Requirement - In the records below, find the line with "4_1_cts,0.00238,0.00178,0.000571" and the line with "resized for setup,0,1". Print both exactly, along with every line between them, and no other line.

(Saved data entries)
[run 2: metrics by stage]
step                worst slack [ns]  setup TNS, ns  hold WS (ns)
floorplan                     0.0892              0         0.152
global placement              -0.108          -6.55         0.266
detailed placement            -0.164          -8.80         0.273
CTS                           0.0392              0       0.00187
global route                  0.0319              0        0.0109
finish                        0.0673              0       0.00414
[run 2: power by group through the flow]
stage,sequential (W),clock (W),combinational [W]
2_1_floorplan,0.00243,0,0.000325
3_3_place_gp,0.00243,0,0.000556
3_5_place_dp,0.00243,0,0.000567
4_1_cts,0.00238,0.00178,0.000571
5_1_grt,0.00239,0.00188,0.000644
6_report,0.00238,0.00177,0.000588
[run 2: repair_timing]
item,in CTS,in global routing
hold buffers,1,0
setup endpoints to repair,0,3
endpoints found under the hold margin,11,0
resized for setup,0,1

* * *

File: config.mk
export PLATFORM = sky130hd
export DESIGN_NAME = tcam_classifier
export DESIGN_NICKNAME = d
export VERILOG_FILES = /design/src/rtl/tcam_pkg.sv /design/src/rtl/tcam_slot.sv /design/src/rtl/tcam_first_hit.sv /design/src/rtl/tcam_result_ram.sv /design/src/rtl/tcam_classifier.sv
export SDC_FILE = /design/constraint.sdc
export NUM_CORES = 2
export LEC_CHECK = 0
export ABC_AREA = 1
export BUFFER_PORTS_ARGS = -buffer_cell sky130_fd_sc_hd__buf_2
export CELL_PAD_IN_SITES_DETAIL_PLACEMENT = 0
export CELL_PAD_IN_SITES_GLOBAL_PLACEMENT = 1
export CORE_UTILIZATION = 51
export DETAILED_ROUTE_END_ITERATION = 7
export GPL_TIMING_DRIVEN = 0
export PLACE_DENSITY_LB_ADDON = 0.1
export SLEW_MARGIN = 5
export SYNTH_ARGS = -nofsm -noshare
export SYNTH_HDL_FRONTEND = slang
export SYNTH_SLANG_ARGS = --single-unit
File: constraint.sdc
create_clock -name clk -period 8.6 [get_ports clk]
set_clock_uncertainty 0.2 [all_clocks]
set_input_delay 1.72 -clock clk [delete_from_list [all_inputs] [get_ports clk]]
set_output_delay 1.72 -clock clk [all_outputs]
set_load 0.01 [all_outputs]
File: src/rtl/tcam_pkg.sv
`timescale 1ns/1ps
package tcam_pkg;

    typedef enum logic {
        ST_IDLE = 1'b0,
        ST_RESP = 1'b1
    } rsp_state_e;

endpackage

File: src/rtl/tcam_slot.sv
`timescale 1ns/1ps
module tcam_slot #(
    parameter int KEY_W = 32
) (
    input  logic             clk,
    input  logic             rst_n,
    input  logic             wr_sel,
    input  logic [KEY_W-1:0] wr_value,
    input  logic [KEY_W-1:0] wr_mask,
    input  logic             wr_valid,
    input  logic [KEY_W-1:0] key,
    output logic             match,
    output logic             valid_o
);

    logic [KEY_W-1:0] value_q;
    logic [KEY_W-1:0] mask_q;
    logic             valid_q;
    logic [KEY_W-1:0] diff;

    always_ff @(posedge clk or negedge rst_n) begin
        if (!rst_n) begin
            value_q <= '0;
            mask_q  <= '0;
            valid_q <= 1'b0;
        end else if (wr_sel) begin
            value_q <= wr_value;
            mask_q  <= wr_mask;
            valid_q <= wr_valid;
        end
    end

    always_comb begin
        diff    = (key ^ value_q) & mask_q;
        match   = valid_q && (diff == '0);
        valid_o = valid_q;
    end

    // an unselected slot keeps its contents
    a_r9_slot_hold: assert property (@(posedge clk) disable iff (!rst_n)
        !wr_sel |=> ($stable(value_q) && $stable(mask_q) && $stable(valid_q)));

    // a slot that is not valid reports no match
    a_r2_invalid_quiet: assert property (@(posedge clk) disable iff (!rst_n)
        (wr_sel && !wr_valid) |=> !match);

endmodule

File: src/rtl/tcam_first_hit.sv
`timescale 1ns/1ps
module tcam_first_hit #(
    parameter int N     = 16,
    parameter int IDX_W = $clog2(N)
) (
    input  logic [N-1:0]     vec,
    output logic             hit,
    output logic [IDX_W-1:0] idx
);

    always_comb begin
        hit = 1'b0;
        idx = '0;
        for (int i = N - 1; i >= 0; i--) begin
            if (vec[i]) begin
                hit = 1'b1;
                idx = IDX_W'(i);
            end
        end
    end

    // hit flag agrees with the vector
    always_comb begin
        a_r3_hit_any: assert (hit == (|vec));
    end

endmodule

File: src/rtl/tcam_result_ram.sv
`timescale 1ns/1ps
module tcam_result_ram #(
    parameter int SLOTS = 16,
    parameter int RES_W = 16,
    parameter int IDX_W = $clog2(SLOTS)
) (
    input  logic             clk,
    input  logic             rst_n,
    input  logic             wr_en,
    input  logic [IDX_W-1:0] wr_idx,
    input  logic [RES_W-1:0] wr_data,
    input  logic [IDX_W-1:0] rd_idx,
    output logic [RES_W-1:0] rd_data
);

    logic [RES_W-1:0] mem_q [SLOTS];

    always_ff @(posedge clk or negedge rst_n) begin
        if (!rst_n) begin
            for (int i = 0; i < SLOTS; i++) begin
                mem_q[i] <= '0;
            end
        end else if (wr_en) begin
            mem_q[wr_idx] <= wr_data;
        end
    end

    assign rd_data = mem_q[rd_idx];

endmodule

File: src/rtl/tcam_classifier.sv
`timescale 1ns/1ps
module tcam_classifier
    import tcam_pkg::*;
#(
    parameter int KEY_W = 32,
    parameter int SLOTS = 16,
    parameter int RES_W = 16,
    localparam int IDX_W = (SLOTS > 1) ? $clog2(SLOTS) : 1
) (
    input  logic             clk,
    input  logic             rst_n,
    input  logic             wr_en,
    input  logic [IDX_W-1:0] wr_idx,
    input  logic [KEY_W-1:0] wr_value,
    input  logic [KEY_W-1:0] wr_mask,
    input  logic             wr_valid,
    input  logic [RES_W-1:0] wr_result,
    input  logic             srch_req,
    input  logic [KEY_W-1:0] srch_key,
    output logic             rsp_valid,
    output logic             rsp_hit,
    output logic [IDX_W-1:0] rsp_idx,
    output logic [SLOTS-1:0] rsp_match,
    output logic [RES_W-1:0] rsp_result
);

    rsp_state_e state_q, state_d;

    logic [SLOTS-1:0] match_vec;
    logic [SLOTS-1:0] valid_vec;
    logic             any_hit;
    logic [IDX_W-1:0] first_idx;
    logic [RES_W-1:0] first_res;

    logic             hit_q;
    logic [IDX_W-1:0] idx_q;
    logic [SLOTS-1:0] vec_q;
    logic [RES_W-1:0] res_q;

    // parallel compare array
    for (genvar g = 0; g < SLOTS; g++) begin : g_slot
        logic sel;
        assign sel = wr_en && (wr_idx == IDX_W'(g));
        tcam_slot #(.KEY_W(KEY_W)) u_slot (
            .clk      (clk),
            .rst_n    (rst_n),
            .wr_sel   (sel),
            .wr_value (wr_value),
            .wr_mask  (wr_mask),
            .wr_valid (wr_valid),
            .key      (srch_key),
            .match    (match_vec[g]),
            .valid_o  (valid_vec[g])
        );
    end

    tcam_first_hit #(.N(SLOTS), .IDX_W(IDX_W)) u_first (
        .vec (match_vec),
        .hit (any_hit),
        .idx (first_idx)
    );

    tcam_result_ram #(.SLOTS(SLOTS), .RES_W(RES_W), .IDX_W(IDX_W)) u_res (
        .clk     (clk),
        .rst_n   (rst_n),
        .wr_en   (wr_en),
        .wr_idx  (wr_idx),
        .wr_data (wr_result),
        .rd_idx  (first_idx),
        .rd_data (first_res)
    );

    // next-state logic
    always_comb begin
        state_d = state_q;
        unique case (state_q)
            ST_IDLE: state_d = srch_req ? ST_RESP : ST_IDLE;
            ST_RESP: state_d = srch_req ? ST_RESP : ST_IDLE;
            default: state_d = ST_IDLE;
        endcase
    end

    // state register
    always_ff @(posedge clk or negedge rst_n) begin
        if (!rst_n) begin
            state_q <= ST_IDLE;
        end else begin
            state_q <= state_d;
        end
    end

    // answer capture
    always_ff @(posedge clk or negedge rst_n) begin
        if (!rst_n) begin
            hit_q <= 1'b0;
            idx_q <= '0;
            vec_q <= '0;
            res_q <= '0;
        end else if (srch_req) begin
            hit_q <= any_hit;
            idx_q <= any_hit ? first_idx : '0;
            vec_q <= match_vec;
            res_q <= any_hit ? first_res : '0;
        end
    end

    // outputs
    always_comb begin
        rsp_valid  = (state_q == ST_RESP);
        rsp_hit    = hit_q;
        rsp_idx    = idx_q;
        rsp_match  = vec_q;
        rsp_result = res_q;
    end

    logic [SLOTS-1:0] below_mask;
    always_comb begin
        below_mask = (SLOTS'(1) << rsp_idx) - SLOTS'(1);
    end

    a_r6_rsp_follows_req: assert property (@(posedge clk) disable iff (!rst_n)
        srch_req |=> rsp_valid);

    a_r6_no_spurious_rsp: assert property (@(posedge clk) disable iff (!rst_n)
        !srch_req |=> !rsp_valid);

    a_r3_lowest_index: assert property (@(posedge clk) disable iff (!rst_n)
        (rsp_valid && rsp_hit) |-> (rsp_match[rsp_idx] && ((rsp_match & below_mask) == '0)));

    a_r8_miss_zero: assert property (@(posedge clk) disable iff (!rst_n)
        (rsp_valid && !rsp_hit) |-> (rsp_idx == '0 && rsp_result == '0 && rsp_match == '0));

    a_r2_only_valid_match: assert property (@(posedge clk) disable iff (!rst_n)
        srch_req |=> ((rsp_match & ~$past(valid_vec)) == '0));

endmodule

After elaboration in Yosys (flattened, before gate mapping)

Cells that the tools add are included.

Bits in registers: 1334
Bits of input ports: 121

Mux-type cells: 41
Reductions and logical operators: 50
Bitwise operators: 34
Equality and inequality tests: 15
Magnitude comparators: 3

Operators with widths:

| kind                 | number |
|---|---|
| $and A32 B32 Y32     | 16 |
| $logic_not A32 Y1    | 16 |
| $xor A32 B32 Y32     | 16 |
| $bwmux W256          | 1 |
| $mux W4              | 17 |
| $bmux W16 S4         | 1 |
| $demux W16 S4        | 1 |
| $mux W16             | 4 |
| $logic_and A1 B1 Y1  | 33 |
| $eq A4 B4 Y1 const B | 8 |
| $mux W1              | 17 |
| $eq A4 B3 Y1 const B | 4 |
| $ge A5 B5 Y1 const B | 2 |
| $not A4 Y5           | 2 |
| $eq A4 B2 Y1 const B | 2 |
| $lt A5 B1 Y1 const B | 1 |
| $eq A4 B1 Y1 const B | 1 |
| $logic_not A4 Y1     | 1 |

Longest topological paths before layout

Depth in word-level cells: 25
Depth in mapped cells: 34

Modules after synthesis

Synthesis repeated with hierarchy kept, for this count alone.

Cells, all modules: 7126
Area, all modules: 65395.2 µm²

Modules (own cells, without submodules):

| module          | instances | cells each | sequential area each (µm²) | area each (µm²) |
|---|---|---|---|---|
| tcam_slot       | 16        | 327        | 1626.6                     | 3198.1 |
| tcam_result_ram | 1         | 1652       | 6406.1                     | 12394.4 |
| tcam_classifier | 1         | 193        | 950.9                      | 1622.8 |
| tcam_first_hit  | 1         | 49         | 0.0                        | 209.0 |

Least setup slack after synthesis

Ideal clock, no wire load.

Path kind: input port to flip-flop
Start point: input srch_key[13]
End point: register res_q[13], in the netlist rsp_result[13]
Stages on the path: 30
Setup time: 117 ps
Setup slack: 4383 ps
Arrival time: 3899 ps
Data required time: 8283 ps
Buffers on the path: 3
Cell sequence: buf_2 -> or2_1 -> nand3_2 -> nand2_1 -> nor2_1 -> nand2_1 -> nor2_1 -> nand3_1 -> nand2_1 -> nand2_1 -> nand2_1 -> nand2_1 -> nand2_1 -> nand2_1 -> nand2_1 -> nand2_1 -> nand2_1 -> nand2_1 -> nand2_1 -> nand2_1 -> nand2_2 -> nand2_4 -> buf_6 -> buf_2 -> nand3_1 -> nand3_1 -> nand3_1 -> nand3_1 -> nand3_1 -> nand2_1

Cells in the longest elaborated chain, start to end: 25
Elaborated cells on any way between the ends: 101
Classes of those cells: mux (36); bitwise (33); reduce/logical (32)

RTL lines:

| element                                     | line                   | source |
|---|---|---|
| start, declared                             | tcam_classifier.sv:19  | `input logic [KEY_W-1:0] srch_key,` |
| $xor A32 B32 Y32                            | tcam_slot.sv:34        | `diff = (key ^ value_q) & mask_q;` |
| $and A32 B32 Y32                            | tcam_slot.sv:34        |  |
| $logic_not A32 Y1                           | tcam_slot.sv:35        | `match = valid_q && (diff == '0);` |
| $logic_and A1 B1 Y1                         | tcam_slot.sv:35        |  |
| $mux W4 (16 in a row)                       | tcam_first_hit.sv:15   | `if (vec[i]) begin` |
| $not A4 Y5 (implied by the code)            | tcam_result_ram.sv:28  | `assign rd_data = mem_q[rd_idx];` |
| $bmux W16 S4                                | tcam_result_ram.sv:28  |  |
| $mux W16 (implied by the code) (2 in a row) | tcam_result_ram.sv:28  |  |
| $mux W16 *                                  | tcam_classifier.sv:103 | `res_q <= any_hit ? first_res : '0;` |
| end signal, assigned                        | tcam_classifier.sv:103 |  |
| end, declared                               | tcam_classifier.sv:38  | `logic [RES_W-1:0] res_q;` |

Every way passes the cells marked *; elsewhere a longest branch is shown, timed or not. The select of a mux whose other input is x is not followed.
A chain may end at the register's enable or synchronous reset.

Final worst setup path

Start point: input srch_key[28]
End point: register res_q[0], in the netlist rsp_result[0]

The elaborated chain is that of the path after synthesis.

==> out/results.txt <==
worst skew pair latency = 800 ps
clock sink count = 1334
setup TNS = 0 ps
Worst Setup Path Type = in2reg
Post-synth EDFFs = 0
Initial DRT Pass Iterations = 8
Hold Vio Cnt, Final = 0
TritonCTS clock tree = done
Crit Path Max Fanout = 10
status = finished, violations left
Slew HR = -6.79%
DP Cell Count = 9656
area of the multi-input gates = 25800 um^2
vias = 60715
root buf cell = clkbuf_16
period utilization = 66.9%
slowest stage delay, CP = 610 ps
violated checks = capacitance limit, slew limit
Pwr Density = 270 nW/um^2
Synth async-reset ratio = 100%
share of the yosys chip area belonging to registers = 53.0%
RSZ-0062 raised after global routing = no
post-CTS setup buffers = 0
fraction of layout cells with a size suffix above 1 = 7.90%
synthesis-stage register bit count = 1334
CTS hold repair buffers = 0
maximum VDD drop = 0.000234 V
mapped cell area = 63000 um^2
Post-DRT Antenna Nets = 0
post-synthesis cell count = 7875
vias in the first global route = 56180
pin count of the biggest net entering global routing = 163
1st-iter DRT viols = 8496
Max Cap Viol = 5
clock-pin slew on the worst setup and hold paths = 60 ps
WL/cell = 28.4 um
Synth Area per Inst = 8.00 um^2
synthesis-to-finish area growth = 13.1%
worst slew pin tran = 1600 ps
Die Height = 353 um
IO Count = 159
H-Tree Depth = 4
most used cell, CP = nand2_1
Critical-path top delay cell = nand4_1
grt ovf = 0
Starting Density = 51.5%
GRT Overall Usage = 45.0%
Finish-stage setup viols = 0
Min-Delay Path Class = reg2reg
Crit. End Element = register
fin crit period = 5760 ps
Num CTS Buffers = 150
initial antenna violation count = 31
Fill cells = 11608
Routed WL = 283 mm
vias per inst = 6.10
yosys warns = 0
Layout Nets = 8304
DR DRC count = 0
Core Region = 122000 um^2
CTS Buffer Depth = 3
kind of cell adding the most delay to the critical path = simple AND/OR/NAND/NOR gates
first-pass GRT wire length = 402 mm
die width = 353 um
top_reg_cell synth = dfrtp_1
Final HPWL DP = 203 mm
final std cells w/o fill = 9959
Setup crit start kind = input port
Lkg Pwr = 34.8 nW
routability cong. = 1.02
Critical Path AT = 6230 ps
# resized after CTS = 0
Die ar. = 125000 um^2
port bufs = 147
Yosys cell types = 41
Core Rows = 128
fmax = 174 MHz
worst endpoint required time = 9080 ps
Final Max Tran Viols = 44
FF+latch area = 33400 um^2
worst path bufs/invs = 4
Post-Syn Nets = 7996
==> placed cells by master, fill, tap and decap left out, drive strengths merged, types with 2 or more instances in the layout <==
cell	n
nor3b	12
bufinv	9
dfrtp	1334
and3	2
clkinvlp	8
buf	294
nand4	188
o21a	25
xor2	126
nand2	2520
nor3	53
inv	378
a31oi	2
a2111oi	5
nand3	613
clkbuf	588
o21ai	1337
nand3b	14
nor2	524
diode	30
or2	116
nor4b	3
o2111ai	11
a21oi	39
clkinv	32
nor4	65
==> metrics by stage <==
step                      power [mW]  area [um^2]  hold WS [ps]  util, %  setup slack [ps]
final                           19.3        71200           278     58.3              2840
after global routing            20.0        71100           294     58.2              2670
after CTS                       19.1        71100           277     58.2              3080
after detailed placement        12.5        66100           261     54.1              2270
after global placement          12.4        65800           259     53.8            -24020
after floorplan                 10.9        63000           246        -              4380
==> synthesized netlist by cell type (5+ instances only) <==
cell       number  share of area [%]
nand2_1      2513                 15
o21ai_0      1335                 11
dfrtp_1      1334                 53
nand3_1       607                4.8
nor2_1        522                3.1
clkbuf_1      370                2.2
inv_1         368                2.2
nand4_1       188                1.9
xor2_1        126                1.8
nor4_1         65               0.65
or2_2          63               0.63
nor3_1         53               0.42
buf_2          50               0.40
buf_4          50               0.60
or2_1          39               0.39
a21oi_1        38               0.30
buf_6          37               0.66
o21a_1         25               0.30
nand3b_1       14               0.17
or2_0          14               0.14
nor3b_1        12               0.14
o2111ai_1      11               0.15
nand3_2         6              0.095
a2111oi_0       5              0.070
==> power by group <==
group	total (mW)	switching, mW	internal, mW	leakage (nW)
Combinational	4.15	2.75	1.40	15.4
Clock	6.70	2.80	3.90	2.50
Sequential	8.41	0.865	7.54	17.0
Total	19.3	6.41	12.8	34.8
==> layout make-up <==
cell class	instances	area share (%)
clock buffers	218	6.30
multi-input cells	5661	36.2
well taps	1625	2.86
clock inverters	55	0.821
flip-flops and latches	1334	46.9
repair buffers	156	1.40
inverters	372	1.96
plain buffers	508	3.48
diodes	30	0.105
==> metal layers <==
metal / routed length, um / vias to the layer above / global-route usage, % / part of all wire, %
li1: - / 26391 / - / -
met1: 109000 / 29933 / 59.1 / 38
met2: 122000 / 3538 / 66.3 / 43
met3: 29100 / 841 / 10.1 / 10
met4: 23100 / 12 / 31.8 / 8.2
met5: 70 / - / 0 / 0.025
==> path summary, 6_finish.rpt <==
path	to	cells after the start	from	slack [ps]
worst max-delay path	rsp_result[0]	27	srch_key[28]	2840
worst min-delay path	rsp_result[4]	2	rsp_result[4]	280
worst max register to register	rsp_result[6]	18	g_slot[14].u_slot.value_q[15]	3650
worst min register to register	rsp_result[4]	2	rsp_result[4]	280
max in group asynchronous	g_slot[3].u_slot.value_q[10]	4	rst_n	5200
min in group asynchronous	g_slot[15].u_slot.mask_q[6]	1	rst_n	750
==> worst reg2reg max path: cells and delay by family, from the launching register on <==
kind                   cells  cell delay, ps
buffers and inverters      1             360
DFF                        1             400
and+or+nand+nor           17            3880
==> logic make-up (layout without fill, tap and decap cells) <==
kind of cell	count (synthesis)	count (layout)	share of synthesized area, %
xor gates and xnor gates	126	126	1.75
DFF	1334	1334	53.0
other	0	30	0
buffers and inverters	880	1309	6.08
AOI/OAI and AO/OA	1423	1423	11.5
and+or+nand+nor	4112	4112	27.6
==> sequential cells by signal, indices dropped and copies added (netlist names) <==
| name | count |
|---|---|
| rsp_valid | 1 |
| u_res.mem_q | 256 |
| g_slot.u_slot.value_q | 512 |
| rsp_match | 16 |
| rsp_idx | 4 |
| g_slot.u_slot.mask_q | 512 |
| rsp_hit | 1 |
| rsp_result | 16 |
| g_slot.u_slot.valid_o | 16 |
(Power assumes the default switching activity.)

Written solution -
4_1_cts,0.00238,0.00178,0.000571
5_1_grt,0.00239,0.00188,0.000644
6_report,0.00238,0.00177,0.000588
[run 2: repair_timing]
item,in CTS,in global routing
hold buffers,1,0
setup endpoints to repair,0,3
endpoints found under the hold margin,11,0
resized for setup,0,1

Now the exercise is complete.